Biological quadruplicate of four human cell lines were digested with LysC and trypsin, labeled with TMTpro16, pooled, and fractionated on reverse-phase HPLC at high pH. HCT116 cells were treated with PIN1 inhibitors in triplicate at 10 µM for 24 h, then processed in the same manner. A two-proteome mixture containing yeast peptides at defined ratios and human peptides at all 1:1 ratios were prepared in a similar manner without fractionation. Samples were analyzed on the Orbitrap Ascend and the Orbitrap Eclipse using FTMS2 and SPS-MS3 with real-time search. Parameters including sample amount, injection time, sensitivity, and quantitative accuracy and precision were investigated and compared.
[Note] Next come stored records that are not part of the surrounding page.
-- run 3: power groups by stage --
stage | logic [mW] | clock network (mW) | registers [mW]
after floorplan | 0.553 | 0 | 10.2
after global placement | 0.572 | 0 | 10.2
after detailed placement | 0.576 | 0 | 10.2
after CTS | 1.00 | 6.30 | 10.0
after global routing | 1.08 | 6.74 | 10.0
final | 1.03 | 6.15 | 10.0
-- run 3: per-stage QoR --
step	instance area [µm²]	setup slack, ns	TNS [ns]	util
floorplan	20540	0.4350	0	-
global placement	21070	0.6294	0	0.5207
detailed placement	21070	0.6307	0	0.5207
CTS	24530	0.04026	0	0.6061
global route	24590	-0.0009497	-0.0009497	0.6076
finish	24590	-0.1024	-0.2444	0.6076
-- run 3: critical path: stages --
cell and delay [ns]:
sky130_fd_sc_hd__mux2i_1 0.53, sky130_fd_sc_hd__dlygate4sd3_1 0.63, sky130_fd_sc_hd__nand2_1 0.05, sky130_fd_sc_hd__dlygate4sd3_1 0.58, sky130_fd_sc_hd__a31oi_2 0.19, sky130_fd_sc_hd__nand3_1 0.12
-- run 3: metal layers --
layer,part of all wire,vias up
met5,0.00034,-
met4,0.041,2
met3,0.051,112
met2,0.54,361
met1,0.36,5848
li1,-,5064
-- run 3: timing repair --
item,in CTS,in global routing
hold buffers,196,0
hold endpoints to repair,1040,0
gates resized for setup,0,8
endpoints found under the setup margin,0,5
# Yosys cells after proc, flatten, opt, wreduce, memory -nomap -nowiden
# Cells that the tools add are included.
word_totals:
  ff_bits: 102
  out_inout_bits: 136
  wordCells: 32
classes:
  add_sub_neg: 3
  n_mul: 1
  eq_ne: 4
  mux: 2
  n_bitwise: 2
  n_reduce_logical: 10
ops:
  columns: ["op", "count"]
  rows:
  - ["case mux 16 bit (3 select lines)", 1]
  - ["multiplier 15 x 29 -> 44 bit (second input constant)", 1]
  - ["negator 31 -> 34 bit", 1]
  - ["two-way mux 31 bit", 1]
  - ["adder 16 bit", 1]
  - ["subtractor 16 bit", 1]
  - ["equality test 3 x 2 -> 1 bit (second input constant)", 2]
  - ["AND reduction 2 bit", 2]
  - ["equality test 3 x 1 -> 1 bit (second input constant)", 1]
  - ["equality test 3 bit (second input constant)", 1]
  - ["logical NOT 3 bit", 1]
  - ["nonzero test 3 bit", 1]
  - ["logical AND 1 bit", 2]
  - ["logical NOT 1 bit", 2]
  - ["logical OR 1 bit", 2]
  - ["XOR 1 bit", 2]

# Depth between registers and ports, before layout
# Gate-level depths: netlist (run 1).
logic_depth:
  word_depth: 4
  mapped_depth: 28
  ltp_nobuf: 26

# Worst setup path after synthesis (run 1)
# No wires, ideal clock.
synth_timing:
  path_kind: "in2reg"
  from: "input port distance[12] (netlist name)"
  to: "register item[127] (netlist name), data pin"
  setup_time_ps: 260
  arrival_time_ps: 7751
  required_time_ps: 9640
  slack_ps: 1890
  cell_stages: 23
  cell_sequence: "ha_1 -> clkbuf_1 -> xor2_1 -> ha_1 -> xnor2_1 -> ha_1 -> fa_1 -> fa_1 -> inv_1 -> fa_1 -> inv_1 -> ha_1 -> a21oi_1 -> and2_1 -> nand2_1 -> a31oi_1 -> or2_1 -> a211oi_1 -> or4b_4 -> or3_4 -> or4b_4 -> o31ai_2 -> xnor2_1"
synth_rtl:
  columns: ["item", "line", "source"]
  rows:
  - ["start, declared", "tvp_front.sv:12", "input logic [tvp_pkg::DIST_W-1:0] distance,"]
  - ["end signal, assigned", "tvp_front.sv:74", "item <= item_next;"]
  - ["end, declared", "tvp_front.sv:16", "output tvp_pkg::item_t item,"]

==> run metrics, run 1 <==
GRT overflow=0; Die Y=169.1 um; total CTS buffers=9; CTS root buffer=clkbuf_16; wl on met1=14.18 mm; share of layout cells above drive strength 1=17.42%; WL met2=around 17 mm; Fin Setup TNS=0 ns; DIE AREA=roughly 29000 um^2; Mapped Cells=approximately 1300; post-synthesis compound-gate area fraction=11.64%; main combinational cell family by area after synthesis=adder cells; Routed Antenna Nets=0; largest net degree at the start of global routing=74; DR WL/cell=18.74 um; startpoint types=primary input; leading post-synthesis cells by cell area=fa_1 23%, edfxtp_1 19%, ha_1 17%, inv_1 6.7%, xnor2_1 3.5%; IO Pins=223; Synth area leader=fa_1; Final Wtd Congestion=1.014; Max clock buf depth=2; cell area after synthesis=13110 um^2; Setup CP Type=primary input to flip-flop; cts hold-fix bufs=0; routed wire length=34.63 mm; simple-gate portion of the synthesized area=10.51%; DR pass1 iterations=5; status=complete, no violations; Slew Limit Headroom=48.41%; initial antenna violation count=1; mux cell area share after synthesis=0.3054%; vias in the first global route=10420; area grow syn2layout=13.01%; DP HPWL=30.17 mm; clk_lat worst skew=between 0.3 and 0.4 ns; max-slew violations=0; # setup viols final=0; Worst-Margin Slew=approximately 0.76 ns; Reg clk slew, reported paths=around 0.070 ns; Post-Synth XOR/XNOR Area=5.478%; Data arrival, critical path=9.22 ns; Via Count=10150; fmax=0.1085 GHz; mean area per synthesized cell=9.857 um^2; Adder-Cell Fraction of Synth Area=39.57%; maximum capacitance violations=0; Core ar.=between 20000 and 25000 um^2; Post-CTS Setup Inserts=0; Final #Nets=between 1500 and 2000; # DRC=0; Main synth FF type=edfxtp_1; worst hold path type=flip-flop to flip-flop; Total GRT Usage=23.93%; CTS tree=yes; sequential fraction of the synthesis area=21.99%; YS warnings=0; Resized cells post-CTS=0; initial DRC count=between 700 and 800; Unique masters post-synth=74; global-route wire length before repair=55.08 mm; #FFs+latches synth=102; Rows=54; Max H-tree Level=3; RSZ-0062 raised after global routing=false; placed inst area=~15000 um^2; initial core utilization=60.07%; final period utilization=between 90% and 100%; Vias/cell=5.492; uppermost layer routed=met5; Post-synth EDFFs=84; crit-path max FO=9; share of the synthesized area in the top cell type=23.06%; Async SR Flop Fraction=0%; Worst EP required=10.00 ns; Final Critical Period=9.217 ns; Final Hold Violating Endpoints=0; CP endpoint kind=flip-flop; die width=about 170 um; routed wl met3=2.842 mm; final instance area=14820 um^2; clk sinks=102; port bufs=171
File: src/sv/assert_macros.svh
// Assertion helpers shared by the controller and the datapath.
`ifndef ASSERT_MACROS_SVH
`define ASSERT_MACROS_SVH

`ifndef SYNTHESIS

// Checks a property on every rising clock edge outside reset.
`define CCC_ASSERT(lbl, clk, rst_n, prop) \
    lbl: assert property (@(posedge clk) disable iff (!rst_n) (prop)) \
        else $error("ccc assertion failed");

// Checks that a condition in one cycle is followed by another in the next.
`define CCC_ASSERT_NEXT(lbl, clk, rst_n, ante, cons) \
    lbl: assert property (@(posedge clk) disable iff (!rst_n) (ante) |=> (cons)) \
        else $error("ccc assertion failed");

`else

`define CCC_ASSERT(lbl, clk, rst_n, prop)
`define CCC_ASSERT_NEXT(lbl, clk, rst_n, ante, cons)

`endif

`endif

File: src/sv/ccc_pkg.sv
`default_nettype none

package ccc_pkg;

    // Default sizes of the stores and the coordinate format.
    localparam int MAX_CENTERS_DEF = 1024;
    localparam int MAX_CATIONS_DEF = 1024;
    localparam int COORD_BITS_DEF  = 22;

    // Fixed field widths.
    localparam int COUNT_W     = 11;
    localparam int RADIUS_W    = 16;
    localparam int LIM_W       = RADIUS_W + 1;
    localparam int SQ_W        = 2 * LIM_W;
    localparam int SUM_W       = SQ_W + 2;
    localparam int OUT_TDATA_W = 40;

    localparam logic [RADIUS_W-1:0] RADIUS_RST = 16'd896;

    // Register port layout.
    localparam int   CFG_ADDR_W     = 3;
    localparam int   CFG_DATA_W     = 32;
    localparam logic REG_CUTOFF_IDX = 1'b0;

    typedef enum logic [1:0] {
        KIND_OTHER  = 2'd0,
        KIND_START  = 2'd1,
        KIND_END    = 2'd2,
        KIND_CATION = 2'd3
    } t_kind;

    typedef enum logic [2:0] {
        S_IDLE,
        S_WALK,
        S_LOAD_CAT,
        S_SCAN,
        S_DRAIN,
        S_FINISH,
        S_OUT
    } t_state;

    // Commands from the controller to the datapath.
    typedef struct packed {
        logic accept;
        logic walk_start;
        logic cat_rd;
        logic cen_rd;
        logic cat_next;
        logic result_load;
    } t_dp_cmd;

    // Status from the datapath to the controller.
    typedef struct packed {
        logic no_work;
        logic cat_last;
        logic cen_last;
        logic pipe_busy;
    } t_dp_status;

endpackage

`default_nettype wire

File: src/sv/ccc_ctrl.sv
`default_nettype none
`include "assert_macros.svh"

module ccc_ctrl (
    input  wire logic                   i_clk,
    input  wire logic                   i_rst_n,
    input  wire logic                   i_s_tvalid,
    input  wire logic                   i_s_tlast,
    output logic                        o_s_tready,
    output logic                        o_m_tvalid,
    input  wire logic                   i_m_tready,
    output ccc_pkg::t_dp_cmd            o_cmd,
    input  wire ccc_pkg::t_dp_status    i_status
);

    import ccc_pkg::*;

    t_state r_state;
    t_state n_state;

    // State register.
    always_ff @(posedge i_clk) begin
        if (!i_rst_n) begin
            r_state <= S_IDLE;
        end else begin
            r_state <= n_state;
        end
    end

    // Next state and commands.
    always_comb begin
        n_state    = r_state;
        o_cmd      = '0;
        o_s_tready = 1'b0;
        o_m_tvalid = 1'b0;
        case (r_state)
            S_IDLE: begin
                o_s_tready   = 1'b1;
                o_cmd.accept = i_s_tvalid;
                if (i_s_tvalid && i_s_tlast) begin
                    n_state = S_WALK;
                end
            end
            S_WALK: begin
                o_cmd.walk_start = 1'b1;
                n_state = i_status.no_work ? S_FINISH : S_LOAD_CAT;
            end
            S_LOAD_CAT: begin
                o_cmd.cat_rd = 1'b1;
                n_state = S_SCAN;
            end
            S_SCAN: begin
                o_cmd.cen_rd = 1'b1;
                if (i_status.cen_last) begin
                    n_state = S_DRAIN;
                end
            end
            S_DRAIN: begin
                // Wait until the last pair of this cation has been judged.
                if (!i_status.pipe_busy) begin
                    o_cmd.cat_next = 1'b1;
                    n_state = i_status.cat_last ? S_FINISH : S_LOAD_CAT;
                end
            end
            S_FINISH: begin
                o_cmd.result_load = 1'b1;
                n_state = S_OUT;
            end
            S_OUT: begin
                o_m_tvalid = 1'b1;
                if (i_m_tready) begin
                    n_state = S_IDLE;
                end
            end
            default: begin
                n_state = S_IDLE;
            end
        endcase
    end

    // The result must never be latched while a distance test is in flight.
    `CCC_ASSERT(a_load_after_drain, i_clk, i_rst_n, o_cmd.result_load |-> !i_status.pipe_busy)
    // A center read is only issued when there is something to compare.
    `CCC_ASSERT(a_scan_has_work, i_clk, i_rst_n, o_cmd.cen_rd |-> !i_status.no_work)

endmodule

`default_nettype wire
Analysis of the two-proteome mixture revealed that quantitative precision was improved with the Orbitrap Ascend. In addition, the Ascend quantified 29% more peptides and 13% more proteins. In both the four-cell-line study and the PIN1 inhibitor study, the Ascend quantified 21–22% more peptides and 6.0–8.1% more proteins (gaining ~500–700 proteins) than the Orbitrap Eclipse while improving quantitative precision. While the Eclipse takes 10 fraction runs to quantify over 8,000 proteins, the Ascend achieves this in only 7 runs. The additional proteins quantified only by the Ascend have lower iBAQ values, suggesting that the Ascend is revealing low-abundant proteins. In the PIN1 inhibitor study, the Ascend identified 175 more statistically significant hits than the Eclipse. One protein not identified by the Eclipse, FGFR1, is involved in some of the same oncogenic pathways as PIN1, revealing potentially relevant compound-target interactions previously not detect. Using the Ascend data, we characterize the families of proteins that are altered by the different PIN1 inhibitors, including on-target and off-target effects.
The improvements within the Orbitrap Ascend enable improved with multiplexed quantitative proteomics and enable deeper characterization of whole-proteome compound effects.